Jetzt oder nie, sagte sie sich, schoss auf ihn zu und sprühte ihm eine Ladung Pfeffer direkt ins Gesicht. Er heulte auf. Mit einer Hand griff er sich an die Augen, seine andere umklammerte ihr Handgelenk. Seine Finger waren wie Stahl. Er stürzte zu Boden und riss sie mit sich. Die Spraydose flog in hohem Bogen davon. Sie schrie und trat verzweifelt nach ihm. Doch er ließ nicht los.
„Du Miststück“, jaulte er, „das wirst du mir büßen!“
Wie wild wand sie sich unter seinem Griff, aber es gab kein Entkommen. Ihre langen Haare fielen ihr ins Gesicht. Für einen Moment konnte sie nichts sehen.
Dann hörte sie eines dumpfes Geräusch und sie war frei. Sie fiel auf den Rücken. Rasch strich sie sich die Haare aus dem Gesicht.

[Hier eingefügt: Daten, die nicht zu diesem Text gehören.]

[config.mk]
export PLATFORM = sky130hd
export DESIGN_NAME = decode_stage
export DESIGN_NICKNAME = d
export VERILOG_FILES = /design/src/rtl/decode_stage.sv
export SDC_FILE = /design/constraint.sdc
export NUM_CORES = 1
export LEC_CHECK = 0
export ABC_AREA = 1
export BUFFER_PORTS_ARGS = -buffer_cell sky130_fd_sc_hd__buf_2
export CAP_MARGIN = 20
export CORE_ASPECT_RATIO = 0.6
export CORE_MARGIN = 5
export CORE_UTILIZATION = 50
export CTS_CLUSTER_SIZE = 40
export DETAILED_ROUTE_END_ITERATION = 10
export PLACE_DENSITY = 0.77
export SYNTH_ARGS = -nofsm -noshare
export SYNTH_HDL_FRONTEND = slang
export SYNTH_SLANG_ARGS = --single-unit
[constraint.sdc]
create_clock -name clk -period 1.66 [get_ports clk]
set_clock_uncertainty 0.15 [all_clocks]
set_input_delay 0.083 -clock clk [delete_from_list [all_inputs] [get_ports clk]]
set_output_delay 0.083 -clock clk [all_outputs]
set_load 0.05 [all_outputs]
[src/rtl/decode_stage.sv]
// RV32/RV64 registered decode stage: field split, immediate build, opcode
// classification and illegal-encoding detection behind a valid/ready pipe.
//
// state   | meaning
// --------+------------------------------------------------------------
// S_EMPTY | no decoded entry held, out_valid low
// S_ONE   | entry 0 valid and driving out_*
// S_TWO   | entry 0 driving out_*, entry 1 queued behind it (SKID only)

package lib_pkg;
    typedef enum logic [3:0] {
        OP_LUI     = 4'd0,
        OP_AUIPC   = 4'd1,
        OP_JAL     = 4'd2,
        OP_JALR    = 4'd3,
        OP_BRANCH  = 4'd4,
        OP_LOAD    = 4'd5,
        OP_STORE   = 4'd6,
        OP_OPIMM   = 4'd7,
        OP_OP      = 4'd8,
        OP_MISCMEM = 4'd9,
        OP_SYSTEM  = 4'd10
    } op_type_t;
endpackage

Der Einbrecher lag bewegungslos auf dem Boden. Ein junger Mann stand über ihn gebeugt, einen Baseballschläger in der Hand. Er drehte sich um und lächelte sie an. „Jetzt wird er wohl eine zweite Beule bekommen. Und seine Augen sehen scheußlich aus.“
Er kam auf sie zu und streckte ihr seine Hand entgegen. „Hallo, ich bin Ben, ich wohne hier.“
Immer noch unter Schock ergriff sie automatisch seine Hand. „Marie, ich wohne gegenüber.“ Sie deutete mit dem Kopf in Richtung ihres Hauses.

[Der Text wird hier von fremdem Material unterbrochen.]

==> src/rtl/mp64_pm_pkg.sv <==
// Shared power-management definitions: FSM state encoding and default widths
// for the clock-gate controller.
package mp64_pm_pkg;

  localparam logic [1:0] ST_RUN   = 2'd0;
  localparam logic [1:0] ST_DRAIN = 2'd1;
  localparam logic [1:0] ST_GATED = 2'd2;
  localparam logic [1:0] ST_WAKE  = 2'd3;

  localparam int IDLE_W_DEF = 16;
  localparam int STAT_W_DEF = 32;

endpackage

==> src/rtl/mp64_sat_counter.sv <==
// Up-counter that sticks at all-ones; clr has priority over inc.
module mp64_sat_counter #(
  parameter int W = 16
) (
  input  logic         clk,
  input  logic         rst,
  input  logic         clr,
  input  logic         inc,
  output logic [W-1:0] q
);

  always_ff @(posedge clk or posedge rst) begin
    if (rst) begin
      q <= '0;
    end else if (clr) begin
      q <= '0;
    end else if (inc && !(&q)) begin
      q <= q + 1'b1;
    end
  end

endmodule

==> src/rtl/mp64_clkgate_ctrl.sv <==
// Drives the enable of one mp64_clkgate: gates the domain clock after an idle
// drain period and restarts it on wake requests, with a settle delay.
module mp64_clkgate_ctrl
  import mp64_pm_pkg::*;
#(
  parameter int IDLE_W    = IDLE_W_DEF,
  parameter int DRAIN_CYC = 4,
  parameter int WAKE_CYC  = 2,
  parameter int STAT_W    = STAT_W_DEF
) (
  input  logic              clk,
  input  logic              rst,
  input  logic              idle,
  input  logic              sleep_req,
  input  logic              wake_req,
  input  logic              cfg_auto,
  input  logic [IDLE_W-1:0] cfg_idle_thresh,
  input  logic              stat_clr,
  output logic              gate_en,
  output logic              gated,
  output logic              wake_ack,
  output logic [1:0]        state,
  output logic [STAT_W-1:0] gated_cycles
);

  localparam logic [7:0] DRAIN_LOAD = 8'(DRAIN_CYC - 1);
  localparam logic [7:0] WAKE_LOAD  = 8'(WAKE_CYC - 1);

  logic [IDLE_W-1:0] icnt;
  logic [IDLE_W:0]   icnt_p1;
  logic              auto_hit;
  logic [7:0]        cnt;
  logic [7:0]        cnt_nxt;
  logic [1:0]        state_nxt;
  logic              ack_nxt;

  mp64_sat_counter #(.W(IDLE_W)) u_icnt (
    .clk (clk),
    .rst (rst),
    .clr ((state != ST_RUN) || !idle || !cfg_auto),
    .inc (1'b1),
    .q   (icnt)
  );

  mp64_sat_counter #(.W(STAT_W)) u_gated_cycles (
    .clk (clk),
    .rst (rst),
    .clr (stat_clr),
    .inc (state == ST_GATED),
    .q   (gated_cycles)
  );

  // One bit wider so a saturated icnt still compares correctly.
  assign icnt_p1  = {1'b0, icnt} + {{IDLE_W{1'b0}}, 1'b1};
  assign auto_hit = cfg_auto && (cfg_idle_thresh != '0) &&
                    (icnt_p1 >= {1'b0, cfg_idle_thresh});

  // A single down-counter times both the drain and the wake settle phases.
  always_comb begin
    state_nxt = state;
    cnt_nxt   = cnt;
    ack_nxt   = 1'b0;
    case (state)
      ST_RUN: begin
        if (!wake_req && idle && (sleep_req || auto_hit)) begin
          state_nxt = ST_DRAIN;
          cnt_nxt   = DRAIN_LOAD;
        end
      end
      ST_DRAIN: begin
        if (!idle || wake_req) begin
          state_nxt = ST_RUN;
          cnt_nxt   = '0;
        end else if (cnt == '0) begin
          state_nxt = ST_GATED;
        end else begin
          cnt_nxt = cnt - 8'd1;
        end
      end
      ST_GATED: begin
        if (wake_req) begin
          state_nxt = ST_WAKE;
          cnt_nxt   = WAKE_LOAD;
        end
      end
      ST_WAKE: begin
        if (cnt == '0) begin
          state_nxt = ST_RUN;
          ack_nxt   = 1'b1;
        end else begin
          cnt_nxt = cnt - 8'd1;
        end
      end
      default: state_nxt = ST_RUN;
    endcase
  end

  always_ff @(posedge clk or posedge rst) begin
    if (rst) begin
      state    <= ST_RUN;
      cnt      <= '0;
      gate_en  <= 1'b1;
      gated    <= 1'b0;
      wake_ack <= 1'b0;
    end else begin
      state    <= state_nxt;
      cnt      <= cnt_nxt;
      gate_en  <= (state_nxt != ST_GATED);
      gated    <= (state_nxt == ST_GATED);
      wake_ack <= ack_nxt;
    end
  end

endmodule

Er zog sie hoch. „Ich muss mich wohl bei dir bedanken. Ohne dich wäre er über alle Berge.“ Er grinste. „Das nenne ich Nachbarschaftshilfe. - Ich dachte eigentlich, der erste Schlag hätte ausgereicht.“
Sie klopfte sich den Schnee von ihrer Jeans. „Und ich dachte, er würde hier wohnen. Na ja, am Anfang zumindest. Wo kommst du auf einmal her? Und was zum Teufel ist passiert?“
„Ich war wohl auf dem Sofa eingenickt.“ Er zeigte ins Arbeitszimmer. „Ein Geräusch machte mich wach und ich hörte, wie jemand durchs Haus schlich. Ich griff mir meinen Baseschläger und versteckte mich.“ Er hob den Baseballschläger und deutete damit auf Maries Tennisracket. „Viel wirkungsvoller übrigens als das da“, schmunzelte er. „Als der Kerl dann ins Arbeitszimmer kam, hab ich ihm eins übergezogen. Na ja, zwei um ehrlich zu sein. Beim ersten Mal hab ich ihn nicht richtig getroffen. Dann hab ich die Polizei gerufen und bin raus, vors Haus, um auf sie zu warten. War mir etwas zu unheimlich hier drin mit dem Typen.“ Ben schaute rüber zum Einbrecher. „Tja und dann hab ich Schreie gehört und bin zur Terrasse gelaufen, wo ich euch kämpfen sah.“
Marie rieb sich ihr schmerzendes Handgelenk. „Gerade zur rechten Zeit, würde ich sagen.“
„Ich frage mich, was der hier wollte. Mein Haus sieht nicht gerade aus, als wäre ich reich.“
„Wahrscheinlich nicht, aber es ist eine Einladung an jeden Einbrecher!“
„Wieso denn das?“ Verdutzt blickte er sie an.
„Weil es meistens dunkel ist. Jeder muss denken, dass niemand zuhause ist!“, ereiferte sie sich.
„Nun, ich arbeite meist nachts. Ich bin Schriftsteller. Mein Rhythmus ist etwas ungewöhnlich, ich weiß… aber woher weißt du, dass das Haus oft dunkel ist?“
Sie antwortete nicht.
Er blickte in Richtung ihrer Wohnung.
„Da drüben wohnst du also“, stellte er fest. „Rein zufällig im 9. Stock?“ Verlegen lächelte sie ihn an.
In der Ferne hörten sie Polizeisirenen, die sich langsam näherten.